Изменить размер шрифта - +

– Должно быть, все это случилось в тысяча восемьсот пятнадцатом году, – сказал он.

Это был год окончания войны, когда маркиз еще не вернулся с континента и все праздновали победу Веллингтона при Ватерлоо.

– Было очень тяжело, когда солдаты вернулись домой с войны, люди даже голодали. Но мама была больше всего озабочена тем, чтобы дать мне хорошее образование. – Голос Кары смягчился. – К счастью, у нее было несколько весьма дорогих украшений, которые дарил папа в разные годы их жизни. Мама продала все это, чтобы у меня были хорошие учителя, но что касается остального – мы должны были экономить на всем и не позволять себе никаких излишеств.

Теперь в голосе Кары снова зазвучали агрессивные нотки, и маркиз понял, что эта девушка не потерпит жалости к себе, особенно от него.

Она рассказывала свою историю честно и подробно, именно так, как просил маркиз.

Айво молчал, не сводя глаз с выразительного лица Кары, а девушка продолжала:

– В прошлом году заболела мама.
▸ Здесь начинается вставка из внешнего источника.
File: src/rtl/multdiv_pkg.sv
// Shared definitions for the iterative multiplier/divider: the sequencing
// state encoding, the operation encoding, and the default iteration sizing.
// Used by the control FSM, the datapath and the bench.
package multdiv_pkg;

  localparam int unsigned CNT_W_DEF  = 6;
  localparam int unsigned N_ITER_DEF = 32;

  localparam logic OP_MULT = 1'b0;
  localparam logic OP_DIV  = 1'b1;

  typedef enum logic [2:0] {
    ST_IDLE,
    ST_LOAD,
    ST_RUN,
    ST_POST,
    ST_DONE
  } state_e;

endpackage

File: src/rtl/multdiv_ctrl_if.sv
// Handshake bundle between the multdiv sequencer and its neighbours
// (start requests, datapath flags, iteration counter, datapath strobes).
//   slave  : the sequencer (multdiv_ctrl)
//   master : the surrounding multdiv top / datapath / counter side
// Parameter CNT_W sets the width of the counter value.
interface multdiv_ctrl_if #(
  parameter int unsigned CNT_W = 6
) ();

  logic             ctrl_MULT;
  logic             ctrl_DIV;
  logic             divisor_zero;
  logic             ovf_in;
  logic [CNT_W-1:0] count;
  logic             cnt_clr;
  logic             load;
  logic             step_en;
  logic             post_en;
  logic             op_div;
  logic             busy;
  logic             result_rdy;
  logic             data_exception;

  modport slave (
    input  ctrl_MULT, ctrl_DIV, divisor_zero, ovf_in, count,
    output cnt_clr, load, step_en, post_en, op_div, busy,
           result_rdy, data_exception
  );

  modport master (
    output ctrl_MULT, ctrl_DIV, divisor_zero, ovf_in, count,
    input  cnt_clr, load, step_en, post_en, op_div, busy,
           result_rdy, data_exception
  );

endinterface

File: src/rtl/multdiv_ctrl.sv
// Sequencing FSM for the iterative multiplier/divider.
// Consumes the iteration count, drives the counter clear, and issues
// load/step/post strobes; reports result_rdy and data_exception.
// Ports:
//   clock  : single clock, rising edge
//   clr_n  : asynchronous active-low reset
//   bus    : multdiv_ctrl_if.slave (starts, datapath flags, count in;
//            cnt_clr, load, step_en, post_en, op_div, busy,
//            result_rdy, data_exception out)
// Build option: MULTDIV_RESTART_EN lets a start while busy abort the
// running operation and reload; without it such starts are dropped.
module multdiv_ctrl
  import multdiv_pkg::*;
#(
  parameter int unsigned CNT_W  = CNT_W_DEF,
  parameter int unsigned N_ITER = N_ITER_DEF
) (
  input  logic           clock,
  input  logic           clr_n,
  multdiv_ctrl_if.slave  bus
);

  localparam logic [CNT_W-1:0] LAST_CNT = CNT_W'(N_ITER - 1);

  state_e state_q, state_d;
  logic   exc_q, exc_d;
  logic   opdiv_q, opdiv_d;

  logic   cnt_clr_q, load_q, step_q, post_q, busy_q, rdy_q, dexc_q;

  logic   start_one, start_both, restart_en;

  assign start_one  = bus.ctrl_MULT ^ bus.ctrl_DIV;
  assign start_both = bus.ctrl_MULT & bus.ctrl_DIV;

`ifdef MULTDIV_RESTART_EN
  assign restart_en = (state_q == ST_LOAD) || (state_q == ST_RUN) ||
                      (state_q == ST_POST);
`else
  assign restart_en = 1'b0;
`endif

  always_comb begin
    state_d = state_q;
    exc_d   = exc_q;
    opdiv_d = opdiv_q;
    // Abort while busy takes priority over the normal per-state sequencing.
    if (restart_en && start_both) begin
      state_d = ST_DONE;
      exc_d   = 1'b1;
    end else if (restart_en && start_one) begin
      state_d = ST_LOAD;
      opdiv_d = bus.ctrl_DIV;
      exc_d   = 1'b0;
    end else begin
      unique case (state_q)
        ST_IDLE: begin
          if (start_both) begin
            state_d = ST_DONE;
            exc_d   = 1'b1;
          end else if (start_one) begin
            state_d = ST_LOAD;
            opdiv_d = bus.ctrl_DIV;
          end
        end
        ST_LOAD: begin
          if ((opdiv_q == OP_DIV) && bus.divisor_zero) begin
            state_d = ST_DONE;
            exc_d   = 1'b1;
          end else begin
            state_d = ST_RUN;
          end
        end
        ST_RUN: begin
          // >= so a counter that overshoots still terminates the run.
          if (bus.count >= LAST_CNT) state_d = ST_POST;
        end
        ST_POST: begin
          exc_d   = bus.ovf_in;
          state_d = ST_DONE;
        end
        ST_DONE: begin
          exc_d = 1'b0;
          if (start_one) begin
            state_d = ST_LOAD;
            opdiv_d = bus.ctrl_DIV;
          end else begin
            state_d = ST_IDLE;
          end
        end
        default: begin
          state_d = ST_IDLE;
          exc_d   = 1'b0;
        end
      endcase
    end
  end

  // Outputs are decoded from the next state and registered, so they are
  // aligned with state_q in every cycle.
  always_ff @(posedge clock or negedge clr_n) begin
    if (!clr_n) begin
      state_q   <= ST_IDLE;
      exc_q     <= 1'b0;
      opdiv_q   <= OP_MULT;
      cnt_clr_q <= 1'b1;
      load_q    <= 1'b0;
      step_q    <= 1'b0;
      post_q    <= 1'b0;
      busy_q    <= 1'b0;
      rdy_q     <= 1'b0;
      dexc_q    <= 1'b0;
    end else begin
      state_q   <= state_d;
      exc_q     <= exc_d;
      opdiv_q   <= opdiv_d;
      cnt_clr_q <= (state_d != ST_RUN);
      load_q    <= (state_d == ST_LOAD);
      step_q    <= (state_d == ST_RUN);
      post_q    <= (state_d == ST_POST);
      busy_q    <= (state_d == ST_LOAD) || (state_d == ST_RUN) ||
                   (state_d == ST_POST);
      rdy_q     <= (state_d == ST_DONE);
      dexc_q    <= (state_d == ST_DONE) && exc_d;
    end
  end

  assign bus.cnt_clr        = cnt_clr_q;
  assign bus.load           = load_q;
  assign bus.step_en        = step_q;
  assign bus.post_en        = post_q;
  assign bus.op_div         = opdiv_q;
  assign bus.busy           = busy_q;
  assign bus.result_rdy     = rdy_q;
  assign bus.data_exception = dexc_q;

endmodule

File: src/flat_wrapper.sv
// flat-port wrapper written by rule: the top's interface ports become plain ports
module multdiv_ctrl_flat import multdiv_pkg::*;
#(
  parameter int unsigned CNT_W  = CNT_W_DEF,
  parameter int unsigned N_ITER = N_ITER_DEF
)
  (clock, clr_n, bus_ctrl_MULT, bus_ctrl_DIV, bus_divisor_zero, bus_ovf_in, bus_count, bus_cnt_clr, bus_load, bus_step_en, bus_post_en, bus_op_div, bus_busy, bus_result_rdy, bus_data_exception);
  multdiv_ctrl_if #(.CNT_W(CNT_W)) bus_i ();
  input  logic clock;
  input  logic clr_n;
  input wire logic [$bits(bus_i.ctrl_MULT)-1:0] bus_ctrl_MULT;
  input wire logic [$bits(bus_i.ctrl_DIV)-1:0] bus_ctrl_DIV;
  input wire logic [$bits(bus_i.divisor_zero)-1:0] bus_divisor_zero;
  input wire logic [$bits(bus_i.ovf_in)-1:0] bus_ovf_in;
  input wire logic [$bits(bus_i.count)-1:0] bus_count;
  output wire logic [$bits(bus_i.cnt_clr)-1:0] bus_cnt_clr;
  output wire logic [$bits(bus_i.load)-1:0] bus_load;
  output wire logic [$bits(bus_i.step_en)-1:0] bus_step_en;
  output wire logic [$bits(bus_i.post_en)-1:0] bus_post_en;
  output wire logic [$bits(bus_i.op_div)-1:0] bus_op_div;
  output wire logic [$bits(bus_i.busy)-1:0] bus_busy;
  output wire logic [$bits(bus_i.result_rdy)-1:0] bus_result_rdy;
  output wire logic [$bits(bus_i.data_exception)-1:0] bus_data_exception;
  assign bus_i.ctrl_MULT = bus_ctrl_MULT;
  assign bus_i.ctrl_DIV = bus_ctrl_DIV;
  assign bus_i.divisor_zero = bus_divisor_zero;
  assign bus_i.ovf_in = bus_ovf_in;
  assign bus_i.count = bus_count;
  assign bus_cnt_clr = bus_i.cnt_clr;
  assign bus_load = bus_i.load;
  assign bus_step_en = bus_i.step_en;
  assign bus_post_en = bus_i.post_en;
  assign bus_op_div = bus_i.op_div;
  assign bus_busy = bus_i.busy;
  assign bus_result_rdy = bus_i.result_rdy;
  assign bus_data_exception = bus_i.data_exception;
  multdiv_ctrl #(.CNT_W(CNT_W), .N_ITER(N_ITER)) u_core (.clock(clock), .clr_n(clr_n), .bus(bus_i));
endmodule
File: config.mk
export PLATFORM = sky130hd
export DESIGN_NAME = multdiv_ctrl_flat
export DESIGN_NICKNAME = d
export VERILOG_FILES = /design/src/rtl/multdiv_pkg.sv /design/src/rtl/multdiv_ctrl_if.sv /design/src/rtl/multdiv_ctrl.sv /design/src/flat_wrapper.sv
export SDC_FILE = /design/constraint.sdc
export NUM_CORES = 1
export LEC_CHECK = 0
export BUFFER_PORTS_ARGS = -buffer_cell sky130_fd_sc_hd__buf_2
export CELL_PAD_IN_SITES_DETAIL_PLACEMENT = 0
export CELL_PAD_IN_SITES_GLOBAL_PLACEMENT = 1
export CORE_MARGIN = 3
export CORE_UTILIZATION = 30
export CTS_CLUSTER_DIAMETER = 60
export DETAILED_ROUTE_END_ITERATION = 7
export GPL_TIMING_DRIVEN = 0
export HOLD_SLACK_MARGIN = 0.08
export PLACE_DENSITY_LB_ADDON = 0.1
export SYNTH_ARGS = -nofsm -noshare
export SYNTH_HDL_FRONTEND = slang
export SYNTH_SLANG_ARGS = --single-unit
File: constraint.sdc
create_clock -name clock -period 1.6 [get_ports clock]
set_input_delay 0 -clock clock [delete_from_list [all_inputs] [get_ports clock]]
set_output_delay 0 -clock clock [all_outputs]
set_load 0.01 [all_outputs]
# After elaboration in Yosys (flattened, before gate mapping)
# Cells that the tools add are included.
[word_totals] ff_bits=12 latch_bits=0 mem_bits_rw=0 romBits=0 inputBits=12 out_inout_bits=8 word_cells=42 mem_count=0
[classes] n_addsub=0 mul=0 div=0 order_cmp=1 eq_ne=10 shifts=0 n_mux=12 n_bitwise=2 reduce_logical=7
[ops] operator="$pmux W3 S5" count=1
[ops] operator="$eq A3 B2 Y1 const B" count=4
[ops] operator="$mux W3" count=4
[ops] operator="$eq A3 B1 Y1 const B" count=2
[ops] operator="$eq A3 B3 Y1 const B" count=2
[ops] operator="$ge A6 B5 Y1 const B" count=1
[ops] operator="$mux W1" count=5
[ops] operator="$pmux W1 S4" count=1
[ops] operator="$logic_not A3 Y1" count=1
[ops] operator="$ne A3 B2 Y1 const B" count=1
[ops] operator="$logic_and A1 B1 Y1" count=2
[ops] operator="$logic_or A1 B1 Y1" count=2
[ops] operator="$ne A2 B2 Y1 const B" count=1
[ops] operator="$pmux W1 S2" count=1
[ops] operator="$reduce_and A2 Y1" count=1
[ops] operator="$reduce_bool A2 Y1" count=1
[ops] operator="$and A1 B1 Y1" count=1
[ops] operator="$xor A1 B1 Y1" count=1

# Longest topological paths before layout
# Gate-level depths: netlist of the first run.
[depth] depth_word=7 ltp_mapped=4 mapped_depth_nobuf=4

# Worst setup path before layout of the first run
# Ideal clock, no wire load.
[synth_path] kind="reg2reg" startpoint="register u_core.state_q[0]" endpoint="register u_core.opdiv_q, in the netlist u_core.bus.op_div" setup_ps=125 arrival_time_ps=999 required_time_ps=1475 slack_ps=476 stages_incl_launch_ff=4 n_path_buf=0 synth_period_minus_slack_ps=1124 cell_sequence="dfrtp_1 -> nor2_2 -> nand3_2 -> mux2_4"
[synth_via] elab_chain_cells=3 word_cells_on_any_way=6 classes_between="2 x eq/ne; 1 x mux; 3 x reduce/logical"
[synth_lines] item="from (decl)" line_no="multdiv_ctrl.sv:25" rtl="state_e state_q, state_d;"
[synth_lines] item="from (signal assigned)" line_no="multdiv_ctrl.sv:114" rtl="state_q <= state_d;"
[synth_lines] item="$logic_not A3 Y1 / $eq A3 B3 Y1 (equally long branches)" line_no="multdiv_ctrl.sv:56" rtl="unique case (state_q)"
[synth_lines] item="$ne A2 B2 Y1 (no source line) / $reduce_bool A2 Y1 (equally long branches)"
[synth_lines] item="$reduce_and A2 Y1 (no source line)"
[synth_lines] item="to (signal assigned)" line_no="multdiv_ctrl.sv:116" rtl="opdiv_q <= opdiv_d;"
[synth_lines] item="to (decl)" line_no="multdiv_ctrl.sv:27" rtl="logic opdiv_q, opdiv_d;"
# Parallel ways exist; a longest one is shown, timed or not.
# A chain may end at the register's enable or synchronous reset.

# Worst setup path after layout of the first run
[layout_path] startpoint="input bus_ctrl_DIV" endpoint="register u_core.opdiv_q, in the netlist u_core.bus.op_div"
[layout_via] elab_chain_cells=4 word_cells_on_any_way=7 classes_between="1 x eq/ne; 3 x mux; 2 x bitwise; 1 x reduce/logical"
[layout_lines] item="from (decl)" line_no="flat_wrapper.sv:12" rtl="input wire logic [$bits(bus_i.ctrl_DIV)-1:0] bus_ctrl_DIV;"
[layout_lines] item="$xor A1 B1 Y1" line_no="multdiv_ctrl.sv:33" rtl="assign start_one = bus.ctrl_MULT ^ bus.ctrl_DIV;"
[layout_lines] item="$mux W1" line_no="multdiv_ctrl.sv:61, multdiv_ctrl.sv:84"
[layout_lines] item="$mux W1" line_no="multdiv_ctrl.sv:58" rtl="if (start_both) begin"
[layout_lines] item="$pmux W1 S2" line_no="multdiv_ctrl.sv:56"
# Parallel ways exist; a longest one is shown, timed or not. The select of a mux whose other input is x is not followed.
Она была очень несчастлива после смерти папы, и, хотя ей тяжело было оставлять меня одну, я знала, что там, на небесах, соединившись с папой, она будет счастлива.

Последняя фраза ясно говорила о религиозности Кары, и маркиз подумал вдруг, как мало знает женщин, религиозных настолько, чтобы верить в загробную жизнь, где ждет их умерший любимый.

– После маминых похорон, – продолжала Кара изменившимся голосом, – приехал дядя Лайонел.

– Вы не видели его какое-то время?

– Да. С тех пор, как он запер дом и уехал. Мне было тогда тринадцать.

Кара продолжала дрожащим голосом:

– Как только дядя Лайонел вошел в наш коттедж, я поняла, как он удивился, увидев, что я выгляжу совсем не так, как он представлял.

– Вы хотите сказать, что он замер в восхищении? – спросил маркиз.

– Я поняла только, даже не могу сказать, каким образом, что мысли дяди были о том, какую выгоду он сможет извлечь из моей внешности. Я ненавидела его как убийцу отца, а теперь вдруг почему-то испугалась за себя. Я затрудняюсь объяснить, чего именно боялась, но мне было не по себе.

– Мэтлок сказал, что вы будете жить в его доме?

– Он приказал мне собрать вещи и отправиться с ним в Лондон. Я повиновалась – у меня не было другого выхода.

– Когда все это случилось? – уточнил маркиз.

– Прямо перед Рождеством. Когда мы ехали в карете, дядя сказал: «Предупреждаю – никакого траура по матери, никаких черных платьев и слез я не потерплю в своем доме. Единственное твое достоинство в том, что ты достигла брачного возраста, и я найду тебе подходящего мужа».

– Что вы ответили?

– Я сказала, что не выйду замуж иначе, как по любви.

– Догадываюсь, как разозлила его ваша непокорность.

– Он ударил меня! А когда мы приехали в его дом на Гросвенор-сквер и я повторила то же самое, он… избил меня кнутом.

Выражение лица Кары ясно показывало маркизу, какой ужас ей пришлось пережить, а девушка торопливо продолжала:

– Я ничего не могла сделать. Дядя Лайонел привез мне какие-то платья, сказав, что мои годятся только для свалки. Я все время думала, как бы убежать, но у меня не было ни пенни.

Маркиз удивился, вспомнив, что при их первой встрече девушка упоминала о двадцати фунтах наличными и каких-то драгоценностях. Помнится, она даже показала их.

– Я знала, что бесполезно затевать побег без денег, – продолжала Кара, – но до Рождества у меня не было возможности получить ни шиллинга.

– А что произошло на Рождество?

– В дом на Гросвенор-сквер приехала приятельница моего дяди.